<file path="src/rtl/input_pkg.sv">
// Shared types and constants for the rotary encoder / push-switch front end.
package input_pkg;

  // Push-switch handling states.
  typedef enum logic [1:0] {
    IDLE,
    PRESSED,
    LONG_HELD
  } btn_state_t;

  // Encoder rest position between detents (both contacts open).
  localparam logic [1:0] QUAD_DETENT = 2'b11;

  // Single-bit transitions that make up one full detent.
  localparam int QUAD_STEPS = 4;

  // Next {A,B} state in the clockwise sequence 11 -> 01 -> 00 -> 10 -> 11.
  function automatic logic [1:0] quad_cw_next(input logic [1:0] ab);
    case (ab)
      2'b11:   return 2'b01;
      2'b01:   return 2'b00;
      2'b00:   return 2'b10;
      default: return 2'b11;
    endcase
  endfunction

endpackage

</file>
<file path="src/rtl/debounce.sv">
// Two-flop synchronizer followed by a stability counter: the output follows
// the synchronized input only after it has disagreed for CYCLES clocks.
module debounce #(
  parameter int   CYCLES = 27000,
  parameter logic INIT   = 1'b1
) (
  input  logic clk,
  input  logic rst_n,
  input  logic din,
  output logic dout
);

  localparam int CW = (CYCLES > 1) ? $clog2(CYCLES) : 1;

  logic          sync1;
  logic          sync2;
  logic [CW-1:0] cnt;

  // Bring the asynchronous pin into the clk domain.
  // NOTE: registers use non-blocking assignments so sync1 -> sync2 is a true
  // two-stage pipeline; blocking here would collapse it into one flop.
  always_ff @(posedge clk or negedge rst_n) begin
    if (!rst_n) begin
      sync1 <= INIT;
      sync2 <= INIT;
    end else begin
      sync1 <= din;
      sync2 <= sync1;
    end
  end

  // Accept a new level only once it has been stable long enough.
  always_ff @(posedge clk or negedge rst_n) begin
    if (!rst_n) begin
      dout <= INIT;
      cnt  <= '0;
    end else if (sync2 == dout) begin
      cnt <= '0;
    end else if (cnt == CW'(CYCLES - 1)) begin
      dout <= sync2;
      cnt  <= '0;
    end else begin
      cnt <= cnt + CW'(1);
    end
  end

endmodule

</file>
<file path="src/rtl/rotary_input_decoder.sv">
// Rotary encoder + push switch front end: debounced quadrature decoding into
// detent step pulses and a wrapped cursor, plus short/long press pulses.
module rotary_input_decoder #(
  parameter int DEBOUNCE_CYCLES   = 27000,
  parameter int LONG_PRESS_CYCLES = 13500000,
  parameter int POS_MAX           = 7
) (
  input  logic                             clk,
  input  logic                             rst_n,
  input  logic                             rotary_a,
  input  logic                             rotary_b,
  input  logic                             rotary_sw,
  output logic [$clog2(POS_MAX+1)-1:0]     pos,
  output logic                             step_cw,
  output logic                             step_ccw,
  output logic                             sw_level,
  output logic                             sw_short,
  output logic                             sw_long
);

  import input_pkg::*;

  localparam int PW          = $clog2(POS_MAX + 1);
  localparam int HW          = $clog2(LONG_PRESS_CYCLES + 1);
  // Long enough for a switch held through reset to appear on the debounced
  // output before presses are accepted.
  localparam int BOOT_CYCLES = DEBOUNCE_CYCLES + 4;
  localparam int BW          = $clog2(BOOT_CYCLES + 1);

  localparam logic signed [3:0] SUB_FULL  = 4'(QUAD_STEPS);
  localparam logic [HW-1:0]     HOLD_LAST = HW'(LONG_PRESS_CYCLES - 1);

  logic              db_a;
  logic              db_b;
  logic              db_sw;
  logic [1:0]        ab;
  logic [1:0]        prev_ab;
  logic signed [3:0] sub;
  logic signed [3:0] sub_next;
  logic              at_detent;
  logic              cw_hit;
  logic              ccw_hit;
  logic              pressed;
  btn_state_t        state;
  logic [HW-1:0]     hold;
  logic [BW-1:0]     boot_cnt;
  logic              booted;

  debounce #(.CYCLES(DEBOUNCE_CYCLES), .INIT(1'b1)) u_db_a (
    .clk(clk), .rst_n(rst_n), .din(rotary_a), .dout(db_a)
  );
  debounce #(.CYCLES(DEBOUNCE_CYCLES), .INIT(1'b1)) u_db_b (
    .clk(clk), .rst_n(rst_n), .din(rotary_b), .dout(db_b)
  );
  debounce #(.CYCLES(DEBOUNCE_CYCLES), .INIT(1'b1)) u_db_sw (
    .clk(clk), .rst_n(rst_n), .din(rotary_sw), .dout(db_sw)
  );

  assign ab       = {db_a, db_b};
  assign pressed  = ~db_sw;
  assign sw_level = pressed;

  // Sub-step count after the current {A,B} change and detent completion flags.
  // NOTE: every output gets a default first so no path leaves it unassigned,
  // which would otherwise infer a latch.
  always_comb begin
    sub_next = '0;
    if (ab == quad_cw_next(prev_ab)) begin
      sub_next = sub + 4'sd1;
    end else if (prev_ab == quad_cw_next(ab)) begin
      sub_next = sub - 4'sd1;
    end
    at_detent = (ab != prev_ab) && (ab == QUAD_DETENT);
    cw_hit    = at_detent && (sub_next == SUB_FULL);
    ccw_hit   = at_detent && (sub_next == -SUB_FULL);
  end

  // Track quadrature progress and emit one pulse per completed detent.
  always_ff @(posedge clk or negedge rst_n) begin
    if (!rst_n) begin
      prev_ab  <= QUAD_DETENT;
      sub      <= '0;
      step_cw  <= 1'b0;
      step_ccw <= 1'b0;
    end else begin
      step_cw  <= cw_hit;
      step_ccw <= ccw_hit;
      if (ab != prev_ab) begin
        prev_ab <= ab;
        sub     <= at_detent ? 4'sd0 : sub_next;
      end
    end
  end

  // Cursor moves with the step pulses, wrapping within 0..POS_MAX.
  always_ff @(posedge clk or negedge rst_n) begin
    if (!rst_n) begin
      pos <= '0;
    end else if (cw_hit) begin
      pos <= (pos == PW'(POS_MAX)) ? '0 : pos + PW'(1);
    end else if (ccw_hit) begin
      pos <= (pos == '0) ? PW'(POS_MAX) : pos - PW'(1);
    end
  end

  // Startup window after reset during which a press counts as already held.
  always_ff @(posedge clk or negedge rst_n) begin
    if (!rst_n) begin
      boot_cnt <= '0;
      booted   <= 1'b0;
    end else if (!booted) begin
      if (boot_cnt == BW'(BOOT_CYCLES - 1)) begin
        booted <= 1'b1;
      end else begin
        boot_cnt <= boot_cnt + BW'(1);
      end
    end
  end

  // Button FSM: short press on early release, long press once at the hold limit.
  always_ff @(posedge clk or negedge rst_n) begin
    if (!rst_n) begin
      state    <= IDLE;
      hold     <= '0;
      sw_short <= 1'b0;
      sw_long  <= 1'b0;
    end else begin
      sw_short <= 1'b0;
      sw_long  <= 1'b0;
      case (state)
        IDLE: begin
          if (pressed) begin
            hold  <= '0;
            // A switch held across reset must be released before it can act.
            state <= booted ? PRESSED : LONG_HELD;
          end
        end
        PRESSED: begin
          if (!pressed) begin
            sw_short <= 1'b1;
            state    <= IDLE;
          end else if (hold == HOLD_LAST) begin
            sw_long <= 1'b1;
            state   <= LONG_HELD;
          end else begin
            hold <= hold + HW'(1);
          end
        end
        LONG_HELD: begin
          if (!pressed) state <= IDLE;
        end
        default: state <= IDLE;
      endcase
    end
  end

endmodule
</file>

== == ==

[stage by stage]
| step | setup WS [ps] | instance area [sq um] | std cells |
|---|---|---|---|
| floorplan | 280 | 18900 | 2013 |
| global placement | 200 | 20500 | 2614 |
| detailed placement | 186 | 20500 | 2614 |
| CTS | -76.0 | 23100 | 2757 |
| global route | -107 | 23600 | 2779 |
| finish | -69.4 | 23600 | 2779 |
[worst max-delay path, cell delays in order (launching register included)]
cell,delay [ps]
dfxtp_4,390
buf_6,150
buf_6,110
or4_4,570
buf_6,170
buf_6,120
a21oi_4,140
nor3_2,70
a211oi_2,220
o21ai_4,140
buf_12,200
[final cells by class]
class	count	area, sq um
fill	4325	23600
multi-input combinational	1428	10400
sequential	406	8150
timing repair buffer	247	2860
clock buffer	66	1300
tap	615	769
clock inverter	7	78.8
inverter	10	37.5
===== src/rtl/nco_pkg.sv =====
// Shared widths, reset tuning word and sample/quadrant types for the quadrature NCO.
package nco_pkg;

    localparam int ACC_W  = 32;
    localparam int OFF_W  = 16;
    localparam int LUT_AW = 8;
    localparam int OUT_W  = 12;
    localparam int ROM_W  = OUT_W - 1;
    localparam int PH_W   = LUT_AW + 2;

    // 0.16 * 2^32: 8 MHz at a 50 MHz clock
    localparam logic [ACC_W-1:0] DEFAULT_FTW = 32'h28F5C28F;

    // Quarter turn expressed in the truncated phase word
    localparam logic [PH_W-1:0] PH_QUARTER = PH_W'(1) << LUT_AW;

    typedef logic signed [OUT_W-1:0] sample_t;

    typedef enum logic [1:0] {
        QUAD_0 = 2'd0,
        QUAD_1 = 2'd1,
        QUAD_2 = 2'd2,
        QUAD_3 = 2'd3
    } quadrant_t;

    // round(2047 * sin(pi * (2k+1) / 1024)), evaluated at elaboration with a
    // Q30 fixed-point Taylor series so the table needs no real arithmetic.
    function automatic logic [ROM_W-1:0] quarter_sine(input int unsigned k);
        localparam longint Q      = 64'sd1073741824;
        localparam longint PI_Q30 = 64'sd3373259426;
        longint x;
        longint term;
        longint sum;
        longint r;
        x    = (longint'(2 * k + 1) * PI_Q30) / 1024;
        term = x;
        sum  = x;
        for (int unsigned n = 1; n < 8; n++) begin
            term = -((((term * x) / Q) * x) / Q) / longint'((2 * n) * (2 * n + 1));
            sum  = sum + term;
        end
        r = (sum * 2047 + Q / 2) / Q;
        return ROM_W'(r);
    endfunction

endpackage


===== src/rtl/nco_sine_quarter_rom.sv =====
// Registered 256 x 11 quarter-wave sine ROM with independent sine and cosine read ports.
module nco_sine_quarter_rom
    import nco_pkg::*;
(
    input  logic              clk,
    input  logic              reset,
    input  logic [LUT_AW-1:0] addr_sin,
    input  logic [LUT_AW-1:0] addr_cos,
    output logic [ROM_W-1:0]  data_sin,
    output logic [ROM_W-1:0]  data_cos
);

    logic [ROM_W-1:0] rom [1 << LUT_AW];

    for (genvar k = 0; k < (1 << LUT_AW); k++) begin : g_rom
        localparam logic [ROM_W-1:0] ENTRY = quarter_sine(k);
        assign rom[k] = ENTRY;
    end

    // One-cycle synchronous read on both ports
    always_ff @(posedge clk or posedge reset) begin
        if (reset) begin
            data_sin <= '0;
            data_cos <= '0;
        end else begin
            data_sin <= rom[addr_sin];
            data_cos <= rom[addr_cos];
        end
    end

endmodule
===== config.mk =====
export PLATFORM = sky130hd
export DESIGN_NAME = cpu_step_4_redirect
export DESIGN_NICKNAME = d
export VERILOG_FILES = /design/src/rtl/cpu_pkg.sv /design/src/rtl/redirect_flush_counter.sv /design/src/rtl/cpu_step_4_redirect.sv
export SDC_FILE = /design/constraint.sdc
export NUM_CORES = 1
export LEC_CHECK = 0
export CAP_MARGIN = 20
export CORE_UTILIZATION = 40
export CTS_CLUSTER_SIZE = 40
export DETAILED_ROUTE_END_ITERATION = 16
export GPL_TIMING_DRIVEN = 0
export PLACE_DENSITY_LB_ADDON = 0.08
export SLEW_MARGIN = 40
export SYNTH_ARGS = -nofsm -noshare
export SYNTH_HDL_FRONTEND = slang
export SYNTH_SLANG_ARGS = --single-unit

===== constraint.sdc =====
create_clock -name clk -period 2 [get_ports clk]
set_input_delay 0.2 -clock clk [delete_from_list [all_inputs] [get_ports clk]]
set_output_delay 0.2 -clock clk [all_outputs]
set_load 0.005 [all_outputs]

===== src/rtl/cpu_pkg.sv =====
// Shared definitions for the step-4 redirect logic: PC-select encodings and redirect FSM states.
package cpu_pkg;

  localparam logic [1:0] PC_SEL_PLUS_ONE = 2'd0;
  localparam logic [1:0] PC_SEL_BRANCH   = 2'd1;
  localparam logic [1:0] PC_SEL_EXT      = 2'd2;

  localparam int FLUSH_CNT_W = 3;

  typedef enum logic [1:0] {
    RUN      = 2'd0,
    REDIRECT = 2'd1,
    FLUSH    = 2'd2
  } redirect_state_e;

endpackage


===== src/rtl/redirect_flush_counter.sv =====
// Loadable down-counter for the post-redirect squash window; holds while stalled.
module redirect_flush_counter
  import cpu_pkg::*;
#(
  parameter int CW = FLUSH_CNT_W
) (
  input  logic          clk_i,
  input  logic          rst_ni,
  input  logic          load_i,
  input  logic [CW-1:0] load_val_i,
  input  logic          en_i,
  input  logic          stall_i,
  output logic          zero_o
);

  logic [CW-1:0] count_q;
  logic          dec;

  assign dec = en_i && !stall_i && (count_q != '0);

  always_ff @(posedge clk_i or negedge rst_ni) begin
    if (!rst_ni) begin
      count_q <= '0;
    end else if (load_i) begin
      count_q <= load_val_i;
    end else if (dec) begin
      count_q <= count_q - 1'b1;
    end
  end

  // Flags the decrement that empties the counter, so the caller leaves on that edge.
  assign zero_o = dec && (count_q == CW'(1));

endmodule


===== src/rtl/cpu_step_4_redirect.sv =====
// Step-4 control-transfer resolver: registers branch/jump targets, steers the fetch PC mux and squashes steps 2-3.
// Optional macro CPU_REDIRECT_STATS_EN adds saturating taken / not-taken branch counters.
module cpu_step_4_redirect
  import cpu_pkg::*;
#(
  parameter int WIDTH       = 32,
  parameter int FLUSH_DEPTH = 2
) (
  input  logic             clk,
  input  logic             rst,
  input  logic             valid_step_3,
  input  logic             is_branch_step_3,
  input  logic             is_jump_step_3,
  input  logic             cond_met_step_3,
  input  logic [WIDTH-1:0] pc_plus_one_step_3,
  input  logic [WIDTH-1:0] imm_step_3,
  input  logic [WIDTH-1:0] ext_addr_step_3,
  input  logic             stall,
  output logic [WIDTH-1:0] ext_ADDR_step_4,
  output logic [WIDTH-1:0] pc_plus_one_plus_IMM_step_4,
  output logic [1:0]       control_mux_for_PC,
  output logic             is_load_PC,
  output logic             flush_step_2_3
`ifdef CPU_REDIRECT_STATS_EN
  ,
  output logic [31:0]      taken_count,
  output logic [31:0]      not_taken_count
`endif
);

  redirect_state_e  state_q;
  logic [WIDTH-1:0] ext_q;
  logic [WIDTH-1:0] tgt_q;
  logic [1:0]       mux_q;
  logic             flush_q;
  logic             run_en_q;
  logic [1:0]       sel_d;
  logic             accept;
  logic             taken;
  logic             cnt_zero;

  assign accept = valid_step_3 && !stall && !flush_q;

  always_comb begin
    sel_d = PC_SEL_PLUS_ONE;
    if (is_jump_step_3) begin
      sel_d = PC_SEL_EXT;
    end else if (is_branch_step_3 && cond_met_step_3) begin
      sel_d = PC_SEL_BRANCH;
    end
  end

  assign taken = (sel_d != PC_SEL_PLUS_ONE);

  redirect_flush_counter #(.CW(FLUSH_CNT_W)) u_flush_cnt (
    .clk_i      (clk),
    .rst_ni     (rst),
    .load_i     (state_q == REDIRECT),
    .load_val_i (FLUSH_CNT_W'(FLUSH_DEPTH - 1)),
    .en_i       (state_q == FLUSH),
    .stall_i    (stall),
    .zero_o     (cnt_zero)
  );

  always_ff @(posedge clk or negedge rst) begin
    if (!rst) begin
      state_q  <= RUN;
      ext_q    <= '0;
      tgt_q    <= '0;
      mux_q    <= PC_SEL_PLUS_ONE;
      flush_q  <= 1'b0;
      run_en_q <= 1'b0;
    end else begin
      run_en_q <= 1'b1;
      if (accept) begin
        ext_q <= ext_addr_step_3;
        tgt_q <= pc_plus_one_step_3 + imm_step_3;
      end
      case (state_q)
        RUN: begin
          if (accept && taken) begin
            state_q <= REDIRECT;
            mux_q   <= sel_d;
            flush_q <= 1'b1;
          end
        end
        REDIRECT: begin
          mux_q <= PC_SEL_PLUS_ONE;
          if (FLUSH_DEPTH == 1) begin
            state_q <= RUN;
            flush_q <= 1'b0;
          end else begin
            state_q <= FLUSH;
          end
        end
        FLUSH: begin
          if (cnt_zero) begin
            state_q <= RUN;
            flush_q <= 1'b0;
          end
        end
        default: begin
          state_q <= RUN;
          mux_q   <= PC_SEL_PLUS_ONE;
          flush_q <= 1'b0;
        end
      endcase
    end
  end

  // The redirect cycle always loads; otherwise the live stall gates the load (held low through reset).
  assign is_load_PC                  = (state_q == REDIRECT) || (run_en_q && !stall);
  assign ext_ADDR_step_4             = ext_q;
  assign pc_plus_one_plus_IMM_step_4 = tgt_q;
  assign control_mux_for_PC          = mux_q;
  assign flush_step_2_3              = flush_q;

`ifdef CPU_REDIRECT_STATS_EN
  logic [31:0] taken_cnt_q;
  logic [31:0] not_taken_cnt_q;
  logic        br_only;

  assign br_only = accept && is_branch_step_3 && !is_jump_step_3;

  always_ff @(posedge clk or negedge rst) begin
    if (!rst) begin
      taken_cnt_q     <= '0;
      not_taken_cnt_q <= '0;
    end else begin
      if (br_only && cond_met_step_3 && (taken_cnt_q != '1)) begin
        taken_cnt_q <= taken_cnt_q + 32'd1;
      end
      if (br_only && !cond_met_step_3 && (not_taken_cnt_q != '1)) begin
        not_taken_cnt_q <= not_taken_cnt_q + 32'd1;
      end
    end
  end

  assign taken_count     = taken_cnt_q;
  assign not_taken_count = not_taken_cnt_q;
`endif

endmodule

== == ==

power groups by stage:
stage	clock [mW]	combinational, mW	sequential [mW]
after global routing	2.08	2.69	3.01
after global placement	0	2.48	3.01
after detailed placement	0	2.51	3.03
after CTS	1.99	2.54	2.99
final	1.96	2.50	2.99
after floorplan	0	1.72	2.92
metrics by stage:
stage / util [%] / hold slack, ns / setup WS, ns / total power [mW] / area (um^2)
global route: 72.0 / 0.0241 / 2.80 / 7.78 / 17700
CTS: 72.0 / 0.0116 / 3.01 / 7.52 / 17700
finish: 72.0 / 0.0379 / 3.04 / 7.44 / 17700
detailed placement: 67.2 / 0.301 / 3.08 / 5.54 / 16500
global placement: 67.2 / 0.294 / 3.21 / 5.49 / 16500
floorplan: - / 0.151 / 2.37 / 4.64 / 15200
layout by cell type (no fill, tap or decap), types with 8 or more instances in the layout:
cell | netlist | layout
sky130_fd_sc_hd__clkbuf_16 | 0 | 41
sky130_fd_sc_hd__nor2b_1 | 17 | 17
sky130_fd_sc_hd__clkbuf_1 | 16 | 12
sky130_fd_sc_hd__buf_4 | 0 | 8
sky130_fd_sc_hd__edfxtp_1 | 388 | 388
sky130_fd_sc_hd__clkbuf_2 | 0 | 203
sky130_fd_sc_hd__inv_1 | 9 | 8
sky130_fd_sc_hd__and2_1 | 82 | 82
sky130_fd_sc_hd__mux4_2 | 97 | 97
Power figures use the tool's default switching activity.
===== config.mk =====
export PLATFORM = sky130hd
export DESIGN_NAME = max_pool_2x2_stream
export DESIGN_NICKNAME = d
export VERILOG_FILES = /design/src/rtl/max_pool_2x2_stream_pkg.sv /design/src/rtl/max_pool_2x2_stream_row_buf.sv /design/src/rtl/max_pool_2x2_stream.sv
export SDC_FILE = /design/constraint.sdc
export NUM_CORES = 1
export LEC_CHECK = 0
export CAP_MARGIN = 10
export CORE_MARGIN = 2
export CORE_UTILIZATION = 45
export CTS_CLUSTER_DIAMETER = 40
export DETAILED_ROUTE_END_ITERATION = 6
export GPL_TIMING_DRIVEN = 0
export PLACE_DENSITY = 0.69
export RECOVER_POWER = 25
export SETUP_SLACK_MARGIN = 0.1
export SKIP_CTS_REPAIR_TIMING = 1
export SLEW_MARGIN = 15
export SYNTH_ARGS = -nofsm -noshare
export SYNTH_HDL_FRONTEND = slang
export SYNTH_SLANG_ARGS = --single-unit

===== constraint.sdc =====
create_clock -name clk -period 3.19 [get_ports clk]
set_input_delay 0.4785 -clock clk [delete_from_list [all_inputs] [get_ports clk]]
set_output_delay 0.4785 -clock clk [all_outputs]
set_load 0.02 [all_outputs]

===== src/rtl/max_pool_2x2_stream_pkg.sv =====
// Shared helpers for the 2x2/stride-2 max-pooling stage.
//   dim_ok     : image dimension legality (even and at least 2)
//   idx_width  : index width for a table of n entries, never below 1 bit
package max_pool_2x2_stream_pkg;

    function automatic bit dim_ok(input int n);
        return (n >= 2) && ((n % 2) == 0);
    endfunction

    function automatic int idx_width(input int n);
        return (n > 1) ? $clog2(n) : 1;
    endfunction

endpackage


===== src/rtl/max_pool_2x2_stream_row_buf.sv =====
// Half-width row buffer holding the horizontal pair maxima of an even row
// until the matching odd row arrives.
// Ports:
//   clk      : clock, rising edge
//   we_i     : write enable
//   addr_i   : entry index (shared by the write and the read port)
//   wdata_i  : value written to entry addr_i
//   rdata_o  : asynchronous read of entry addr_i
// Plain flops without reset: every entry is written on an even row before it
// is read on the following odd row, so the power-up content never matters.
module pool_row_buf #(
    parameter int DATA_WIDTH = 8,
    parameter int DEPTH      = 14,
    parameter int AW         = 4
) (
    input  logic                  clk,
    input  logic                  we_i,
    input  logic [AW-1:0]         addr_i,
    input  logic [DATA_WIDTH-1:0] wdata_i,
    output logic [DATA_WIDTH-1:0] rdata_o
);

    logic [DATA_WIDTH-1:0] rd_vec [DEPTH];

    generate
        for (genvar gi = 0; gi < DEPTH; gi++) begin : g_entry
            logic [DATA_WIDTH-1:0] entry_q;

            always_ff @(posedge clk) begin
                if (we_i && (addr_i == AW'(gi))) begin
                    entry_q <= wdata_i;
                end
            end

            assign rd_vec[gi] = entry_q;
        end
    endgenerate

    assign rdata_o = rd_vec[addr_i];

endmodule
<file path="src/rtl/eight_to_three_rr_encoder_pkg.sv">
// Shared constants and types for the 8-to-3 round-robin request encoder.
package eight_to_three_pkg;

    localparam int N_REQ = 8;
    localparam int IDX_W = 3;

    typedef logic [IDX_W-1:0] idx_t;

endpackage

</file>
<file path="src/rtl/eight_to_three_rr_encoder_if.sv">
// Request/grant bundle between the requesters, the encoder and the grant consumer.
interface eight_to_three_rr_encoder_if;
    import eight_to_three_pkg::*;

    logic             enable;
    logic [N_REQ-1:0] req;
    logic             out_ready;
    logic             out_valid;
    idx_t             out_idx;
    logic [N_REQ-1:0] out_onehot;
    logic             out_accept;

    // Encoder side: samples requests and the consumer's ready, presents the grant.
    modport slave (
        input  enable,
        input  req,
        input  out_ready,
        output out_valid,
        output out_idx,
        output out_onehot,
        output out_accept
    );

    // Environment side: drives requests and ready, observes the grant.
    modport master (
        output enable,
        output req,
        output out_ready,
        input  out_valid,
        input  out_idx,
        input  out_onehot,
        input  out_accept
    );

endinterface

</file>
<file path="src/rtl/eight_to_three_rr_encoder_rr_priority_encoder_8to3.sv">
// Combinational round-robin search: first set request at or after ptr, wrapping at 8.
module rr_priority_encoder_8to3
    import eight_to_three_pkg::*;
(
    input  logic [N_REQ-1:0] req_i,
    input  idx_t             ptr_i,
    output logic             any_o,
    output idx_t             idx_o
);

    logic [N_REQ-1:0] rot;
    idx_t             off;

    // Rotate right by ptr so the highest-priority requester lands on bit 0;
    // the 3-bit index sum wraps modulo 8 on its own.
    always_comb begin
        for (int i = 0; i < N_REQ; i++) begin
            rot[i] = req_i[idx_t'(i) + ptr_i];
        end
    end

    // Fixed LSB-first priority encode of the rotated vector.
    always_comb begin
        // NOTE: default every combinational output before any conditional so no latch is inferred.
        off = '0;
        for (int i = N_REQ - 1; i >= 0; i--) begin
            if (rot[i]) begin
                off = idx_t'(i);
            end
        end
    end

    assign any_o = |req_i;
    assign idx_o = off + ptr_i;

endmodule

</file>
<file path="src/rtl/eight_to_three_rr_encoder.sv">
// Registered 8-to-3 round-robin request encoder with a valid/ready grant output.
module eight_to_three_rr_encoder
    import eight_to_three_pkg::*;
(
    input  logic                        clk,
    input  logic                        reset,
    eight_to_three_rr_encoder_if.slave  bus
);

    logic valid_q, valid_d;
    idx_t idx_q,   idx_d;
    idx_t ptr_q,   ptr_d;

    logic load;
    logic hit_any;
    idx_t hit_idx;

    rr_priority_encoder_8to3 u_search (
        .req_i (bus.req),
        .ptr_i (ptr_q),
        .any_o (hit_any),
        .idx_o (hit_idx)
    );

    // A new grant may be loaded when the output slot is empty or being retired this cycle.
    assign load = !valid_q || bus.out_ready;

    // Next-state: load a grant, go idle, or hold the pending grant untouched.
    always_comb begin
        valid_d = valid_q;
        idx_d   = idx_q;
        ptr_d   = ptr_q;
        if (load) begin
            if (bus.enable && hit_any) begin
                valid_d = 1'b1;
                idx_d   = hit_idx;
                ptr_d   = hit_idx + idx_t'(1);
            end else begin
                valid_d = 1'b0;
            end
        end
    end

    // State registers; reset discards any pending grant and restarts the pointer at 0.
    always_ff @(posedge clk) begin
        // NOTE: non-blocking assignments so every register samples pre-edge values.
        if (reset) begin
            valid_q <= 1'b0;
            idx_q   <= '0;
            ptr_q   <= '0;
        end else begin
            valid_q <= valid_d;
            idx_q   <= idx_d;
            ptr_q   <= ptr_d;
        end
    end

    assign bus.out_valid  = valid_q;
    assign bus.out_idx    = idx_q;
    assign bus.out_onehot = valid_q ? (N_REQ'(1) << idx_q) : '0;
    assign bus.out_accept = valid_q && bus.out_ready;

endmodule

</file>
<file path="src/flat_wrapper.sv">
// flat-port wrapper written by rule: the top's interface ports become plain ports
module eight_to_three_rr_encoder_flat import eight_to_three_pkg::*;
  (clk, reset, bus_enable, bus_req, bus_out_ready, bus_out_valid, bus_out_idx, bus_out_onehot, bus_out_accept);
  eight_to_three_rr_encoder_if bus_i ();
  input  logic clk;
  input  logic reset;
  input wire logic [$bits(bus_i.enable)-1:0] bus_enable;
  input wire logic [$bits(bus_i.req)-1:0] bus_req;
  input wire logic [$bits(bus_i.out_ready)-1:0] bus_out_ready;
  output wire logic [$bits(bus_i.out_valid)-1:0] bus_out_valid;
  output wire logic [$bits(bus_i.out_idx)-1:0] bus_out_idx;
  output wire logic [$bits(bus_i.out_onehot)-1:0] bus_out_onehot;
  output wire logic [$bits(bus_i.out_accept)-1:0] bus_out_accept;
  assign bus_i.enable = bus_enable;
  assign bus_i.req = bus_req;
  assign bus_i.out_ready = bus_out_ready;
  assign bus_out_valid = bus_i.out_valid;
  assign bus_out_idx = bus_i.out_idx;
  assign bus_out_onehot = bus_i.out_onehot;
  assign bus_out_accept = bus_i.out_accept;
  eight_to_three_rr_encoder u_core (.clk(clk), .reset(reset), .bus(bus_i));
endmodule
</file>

== == ==

#### [WORK INSTRUCTION]
Your answer should be each line of the data that contains the word "layout", copied as it stands.

#### [RESPONSE BELOW]
layout by cell type (no fill, tap or decap), types with 8 or more instances in the layout:
cell | netlist | layout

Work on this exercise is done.